I admit that I haven’t read a lot of verse novels, but I do enjoy the ones that I have read. Verse novels always seem slightly deeper than prose novels- maybe it’s the white space on the page that seems to leave more room for thinking. Or the line breaks that allow you to breathe.
Grow is a beautiful story about a young girl, a retired special ed. teacher, and an urban community garden. Berneetha is big. She is round. And Kate hears how the neighbors comment on her size and weight. But when Berneetha plants a garden on an empty lot, the neighborhood is slowly brought together. From Harlan, whose father is less of a father and more of bully, to Hank, the war veteran, the neighborhood and the garden slowly become one.

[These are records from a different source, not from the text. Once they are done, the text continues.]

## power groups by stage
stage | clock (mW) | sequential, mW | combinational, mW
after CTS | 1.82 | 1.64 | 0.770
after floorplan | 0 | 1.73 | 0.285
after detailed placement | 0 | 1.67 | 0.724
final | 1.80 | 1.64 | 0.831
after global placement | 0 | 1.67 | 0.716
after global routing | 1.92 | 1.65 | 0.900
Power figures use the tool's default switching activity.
--- config.mk ---
export PLATFORM = sky130hd
export DESIGN_NAME = tfm_config
export DESIGN_NICKNAME = d
export VERILOG_FILES = /design/src/rtl/tfm_config.sv
export SDC_FILE = /design/constraint.sdc
export NUM_CORES = 1
export LEC_CHECK = 0
export ABC_AREA = 1
export CAP_MARGIN = 20
export CORE_MARGIN = 8
export CORE_UTILIZATION = 30
export DETAILED_ROUTE_END_ITERATION = 7
export PLACE_DENSITY_LB_ADDON = 0.05
export SETUP_SLACK_MARGIN = 0.4
export SLEW_MARGIN = 30
export SYNTH_ARGS = -nofsm -noshare
export SYNTH_HDL_FRONTEND = slang
export SYNTH_SLANG_ARGS = --single-unit
--- constraint.sdc ---
create_clock -name clk -period 2.6 [get_ports clk]
set_input_delay 0.26 -clock clk [delete_from_list [all_inputs] [get_ports clk]]
set_output_delay 0.26 -clock clk [all_outputs]
set_load 0.03 [all_outputs]
--- src/rtl/tfm_config.sv ---
// Config-port stage ahead of the bus access sequencer: decodes Fx writes into chip selects,
// defers them while an access is in flight, and generates chip reset and (TFM_SAACLK_EN) saa_clk.
module tfm_config #(
  parameter int RST_CYCLES = 1024,
  parameter int SAA_DIV    = 7,
  parameter int SAA_HI     = 3
) (
  input  logic       clk,
  input  logic       rst_n,
  input  logic       wr_port,
  input  logic [3:0] cfg_d,
  input  logic       acc_busy,
  output logic       ym_sel,
  output logic       ym_stat,
  output logic       saa_sel,
  output logic       cfg_pending,
  output logic       chip_rst_n,
  output logic       saa_clk
);

  typedef enum logic {IDLE, PEND} state_t;

  localparam logic [11:0] RST_LAST = 12'(RST_CYCLES - 1);

  // Out-of-range parameters fail elaboration on a missing module.
  if (RST_CYCLES < 2 || RST_CYCLES > 4095 || SAA_DIV < 2 || SAA_DIV > 15 ||
      SAA_HI < 1 || SAA_HI > SAA_DIV - 1) begin : g_bad_param
    tfm_config_illegal_parameter u_bad ();
  end

  state_t      state_q, state_d;
  logic [2:0]  sel_q, sel_d;   // {saa_sel, ym_stat, ym_sel}
  logic [2:0]  shd_q, shd_d;
  logic [2:0]  dec;
  logic [11:0] rcnt_q, rcnt_d;
  logic        crst_q, crst_d;

  // Active-low nibble bits; bit 2 is reserved.
  assign dec = {~cfg_d[3], ~cfg_d[1], ~cfg_d[0]};

  always_comb begin
    state_d = state_q;
    sel_d   = sel_q;
    shd_d   = shd_q;
    unique case (state_q)
      IDLE: begin
        if (wr_port) begin
          if (acc_busy) begin
            shd_d   = dec;
            state_d = PEND;
          end else begin
            sel_d = dec;
          end
        end
      end
      PEND: begin
        if (wr_port) begin
          shd_d = dec;
        end else if (!acc_busy) begin
          sel_d   = shd_q;
          state_d = IDLE;
        end
      end
      default: state_d = IDLE;
    endcase
  end

  always_comb begin
    rcnt_d = rcnt_q;
    crst_d = crst_q;
    if (rcnt_q == RST_LAST) crst_d = 1'b1;
    else                    rcnt_d = rcnt_q + 12'd1;
  end

  always_ff @(posedge clk or negedge rst_n) begin
    if (!rst_n) begin
      state_q <= IDLE;
      sel_q   <= 3'b000;
      shd_q   <= 3'b000;
      rcnt_q  <= 12'd0;
      crst_q  <= 1'b0;
    end else begin
      state_q <= state_d;
      sel_q   <= sel_d;
      shd_q   <= shd_d;
      rcnt_q  <= rcnt_d;
      crst_q  <= crst_d;
    end
  end

  assign ym_sel      = sel_q[0];
  assign ym_stat     = sel_q[1];
  assign saa_sel     = sel_q[2];
  assign cfg_pending = (state_q == PEND);
  assign chip_rst_n  = crst_q;

`ifdef TFM_SAACLK_EN
  logic [3:0] div_q, div_d;
  logic       saa_q, saa_d;

  // Free-running from reset release, independent of chip reset and config traffic.
  always_comb begin
    div_d = (div_q == 4'(SAA_DIV - 1)) ? 4'd0 : div_q + 4'd1;
    saa_d = (div_q < 4'(SAA_HI));
  end

  always_ff @(posedge clk or negedge rst_n) begin
    if (!rst_n) begin
      div_q <= 4'd0;
      saa_q <= 1'b0;
    end else begin
      div_q <= div_d;
      saa_q <= saa_d;
    end
  end

  assign saa_clk = saa_q;
`else
  assign saa_clk = 1'b0;
`endif

endmodule
Yosys cells after proc, flatten, opt, wreduce, memory -nomap -nowiden
Index checks and enable logic that the tools add are counted.
{ "op_classes": {"add_sub_neg": 1, "n_mul": 0, "div_mod_pow": 0, "order_cmp": 0, "eq_ne": 7, "shifts": 0, "mux": 13, "n_bitwise": 4, "n_reduce_logical": 2} }
{ "op_table": {"columns": ["operator", "n"], "rows": [
  ["3-bit two-way mux", 7],
  ["12-bit by 1-bit adder with 12-bit output (second input constant)", 1],
  ["12-bit by 10-bit equality test with 1-bit output (second input constant)", 1],
  ["2-bit inequality test (second input constant)", 6],
  ["3-bit one-hot mux with 2 select lines", 2],
  ["1-bit NOT", 4],
  ["4-bit AND reduction", 1],
  ["1-bit two-way mux", 3],
  ["3-bit AND reduction", 1],
  ["1-bit one-hot mux with 2 select lines", 1]
]} }
{ "word_totals": {"ff_bits": 20, "latchBits": 0, "ramBits": 0, "romBits": 0, "inputBits": 8, "output_inout_bits": 6, "word_cells": 32, "n_memories": 0} }

Depth between registers and ports, before layout
{ "depth": {"ltp_word": 4, "mapped_depth": 8, "mapped_depth_nobuf": 7} }

Worst setup path before layout
Ideal clock, no wire load.
{ "synth_path": {"path_kind": "register to register", "from": "register state_q, in the netlist cfg_pending", "to": "register sel_q[0]", "setup_time_ps": 118, "t_arrival_ps": 1515, "required_ps": 2482, "path_slack_ps": 967, "path_stages_with_launch": 9, "path_buffers": 1, "period_less_slack_ps": 1633, "path_cell_list": "dfrtp_1 buf_2 inv_2 ha_1 inv_1 nor2_1 o21ai_0 a21oi_1 nor2_1"} }
{ "synth_via": {"elab_chain_cells": 3, "elab_cells_between_ends": 7, "classes_between": "4 x eq/ne; 1 x mux; 1 x bitwise; 1 x reduce/logical"} }
{ "synth_lines": {"columns": ["item", "line_no", "source"], "rows": [
  ["from (decl)", "31", "state_t state_q, state_d;"],
  ["from (signal assigned)", "83", "state_q <= state_d;"],
  ["1-bit NOT", null, null],
  ["2-bit inequality test (no source line)", null, null],
  ["4-bit AND reduction (no source line)", null, null],
  ["to (signal assigned)", "84", "sel_q <= sel_d;"],
  ["to (decl)", "32", "logic [2:0] sel_q, sel_d;"]
]} }
Several ways; a longest one is shown, not always the timed one.
A chain may end at the register's enable or synchronous reset.

Worst setup path in the final report
{ "layout_path": {"from": "register state_q, in the netlist cfg_pending", "to": "output cfg_pending"} }
{ "layout_lines": {"columns": ["item", "line_no", "source"], "rows": [
  ["to (decl)", "16", "output logic cfg_pending,"]
]} }
No word-level cell between the ends.

==> results.json <==
{
  "status": "finished clean",
  "gr-usage-all-layers": 0.08721,
  "layout_common_cells": "nand2_1, dfrtp_1, inv_1, nor2_1, clkdlybuf4s50_1",
  "crit_type": "reg -> out",
  "fin_crit_ns": 1.805,
  "dieArea_sq_mm": 0.005685,
  "pre_cts_ws_ns": 0.6998,
  "crit_chain": "clkdlybuf4s50_1",
  "overflow": 0,
  "power_density_mw_per_mm2": 500.1,
  "path_buf_inv": 1,
  "rsz0062_at_grt": "no",
  "fillers": 384,
  "via_count": 830,
  "cts_tree": "done",
  "critPathSlowestCell": "clkdlybuf4s50_1",
  "synth_fp_nets": 136,
  "fin_ws_ns": 0.7952,
  "detail-route-antenna-nets": 0,
  "coreArea_sq_mm": 0.003363,
  "leakage_nw": 0.6137,
  "drive_above_1_share": 0.1223,
  "finalSetupTns_ns": 0,
  "cp-start-kind": "flop",
  "timing.fmax_mhz": 554.1,
  "ios": 14,
  "dpl_cell_area_sq_mm": 0.001221,
  "avgSynthCellArea_sq_um": 8.401,
  "cp_max_fo": 10,
  "yosysTopAreaCellShare": 0.4728,
  "synth_edf_count": 0,
  "ff_latch_area_sq_um": 500.5,
  "clock-root-buffer": "clkbuf_4",
  "syn_area_sq_mm": 0.001059,
  "finalMaxSlewViolations": 0,
  "ys_top_cells_by_area": "dfrtp_1, nand2_1, nand3_1, inv_1, nor2_1",
  "drt_iter0_markers": 38,
  "die_w_microns": 75.40,
  "arrival_ns": 1.54,
  "crit_family": "buffers and inverters",
  "grt_pass1_vias": 874,
  "n_antenna_cell": 0,
  "die_y_microns": 75.40,
  "first_pass_iters": 4,
  "synth_warnings": 0,
  "htreeDepth": 1,
  "finalPower_mw": 0.6220,
  "grt_max_degree": 21,
  "ctsHoldBuffers": 0,
  "async_flop_share": 1.000,
  "internal-power_mw": 0.4411,
  "drc_errors": 0,
  "cp-end-kind": "output port",
  "start_util": 0.3147,
  "pwr-share-seq": 0.567,
  "synth_cell_types": 27,
  "insertion_delay_ns": 0.30,
  "yosys.area.top_type": "dfrtp_1",
  "area_delta_synth_final_pct": 17.49,
  "synth_ff_type": "dfrtp_1",
  "ir_worst_vdd_mv": 0.1822,
  "slowest_delay_ns": 0.73,
  "clock_path_buffers": 2,
  "clkTransAtPathRegs_ns": 0.11,
  "ys_seq_elements": 20,
  "grt_pass1_wl_microns": 3836,
  "hp-class": "in -> async",
  "vias_per_cell": 4.486,
  "switching_share": 0.2909,
  "fin_area_sq_mm": 0.001244,
  "clkPwrFrac": 0.239,
  "dpl.cell_count": 182,
  "io_buffers": 11,
  "wl_per_cell_microns": 10.91,
  "cts.repair.resized": 0,
  "routabilityCongestion": 0.7358,
  "cts.sinks": 20,
  "drv_cap": 0,
  "rows": 21,
  "ys_seq_area_frac": 0.4728,
  "final_common_cell": "nand2_1",
  "nets": 151,
  "setup_viol": 0,
  "combinationalPowerShare": 0.194,
  "fin_cells": 185,
  "finalCritPeriodShare": 0.6942,
  "power.switching_mw": 0.1809,
  "worst_clock_skew_ns": 0.004336,
  "post-cts-setup-buffer-count": 0,
  "required_ns": 2.34,
  "drt-total-wl_microns": 2019,
  "antenna_found_initial": 0,
  "dp_hpwl_microns": 1505,
  "multi_input_area_sq_um": 493.0,
  "final_hold_viol_count": 0,
  "cts_buffers": 3,
  "syn_inst": 126
}
power by group through the flow:
stage	combinational, mW	clock (mW)	sequential [mW]
CTS	0.124	0.160	0.353
global placement	0.123	0	0.359
detailed placement	0.123	0	0.359
global route	0.137	0.171	0.358
floorplan	0.0404	0	0.385
finish	0.121	0.149	0.352
cell type report:
cell class | count | area share
Multi-Input combinational cell | 90 | 0.3964
Clock buffer | 3 | 0.01811
Sequential cell | 20 | 0.4024
Inverter | 14 | 0.04225
Timing Repair Buffer | 12 | 0.09457
Tap cell | 46 | 0.04628
cell usage after synthesis, drive strengths merged, types with 2 or more instances:
master / instances
inv: 14
nor2: 16
a21oi: 4
nand3: 12
buf: 2
nand2: 36
nand4: 5
o21ai: 8
dfrtp: 20
ha: 2
path summary, 6_finish.rpt:
| path | startpoint | to | slack [ns] | depth (start not counted) |
|---|---|---|---|---|
| setup / recovery | cfg_pending$_DFF_PN0_ | cfg_pending | 0.80 | 1 |
| hold / removal | rst_n | rcnt_q[4]$_DFFE_PN0P_ | 0.29 | 2 |
| setup reg to reg | cfg_pending$_DFF_PN0_ | sel_q[0]$_DFFE_PN0P_ | 0.98 | 7 |
| hold reg to reg | chip_rst_n$_DFFE_PN0N_ | chip_rst_n$_DFFE_PN0N_ | 0.48 | 1 |
| max in group asynchronous | rst_n | shd_q[1]$_DFFE_PN0P_ | 2.10 | 2 |
| min in group clk | chip_rst_n$_DFFE_PN0N_ | chip_rst_n$_DFFE_PN0N_ | 0.48 | 1 |
metal layers:
| layer | vias to the layer above | GRT usage | routed length [microns] |
|---|---|---|---|
| li1 | 428 | - | - |
| met1 | 384 | 0.1151 | 1020 |
| met2 | 16 | 0.1294 | 899 |
| met3 | 2 | 0.01974 | 77 |
| met4 | 0 | 0.04478 | 22 |
| met5 | - | 0 | 0 |
cell families after synthesis:
kind of cell             after synthesis  share of synthesized area
buffers and inverters                 16                    0.06146
adder cells (fa/ha/maj)                2                    0.02364
other                                  1                   0.003543
XOR/XNOR                               2                    0.01655
flip-flops                            20                     0.4728
AND/OR/NAND/NOR                       72                     0.3582
AO/OA/AOI/OAI                         13                    0.06383
registers in the layout (all words and copies together), names as in the netlist:
signal,cells
rcnt_q,12
sel_q,3
shd_q,3
cfg_pending,1
chip_rst_n,1
through the flow:
step	util	hold slack [ns]
4_1_cts	0.3698	0.2814
6_report	0.3698	0.2859
2_1_floorplan	-	-0.03559
3_5_place_dp	0.3631	0.4527
5_1_grt	0.3698	0.3102
3_3_place_gp	0.3631	0.4500
worst register-to-register path: cells and delay by family, from the launching register on:
kind,cells,cell delay (ns)
AND/OR/NAND/NOR,2,0.35
adder cells (fa/ha/maj),1,0.27
AO/OA/AOI/OAI,2,0.30
flip-flops,1,0.52
buffers and inverters,2,0.09
(Power assumes the default switching activity.)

This is a great book for reluctant readers. It’s about 120 pages long, so kids won’t think it’s a “baby book”. But the line breaks and white space leave enough room for struggling readers to breathe. And while the story is neat and simple on the surface, there is much room for deeper, more critical thinking. Every character introduced in the story has a background and that background is deep and powerful. This is a book many students will connect with, because everyone has been part of a neighborhood, whether in the city or a quiet suburb.
Stanislawa Kodman’s illustrations are also gorgeous! The seeds, flowers, and other living things take on a life of their own in the sketches!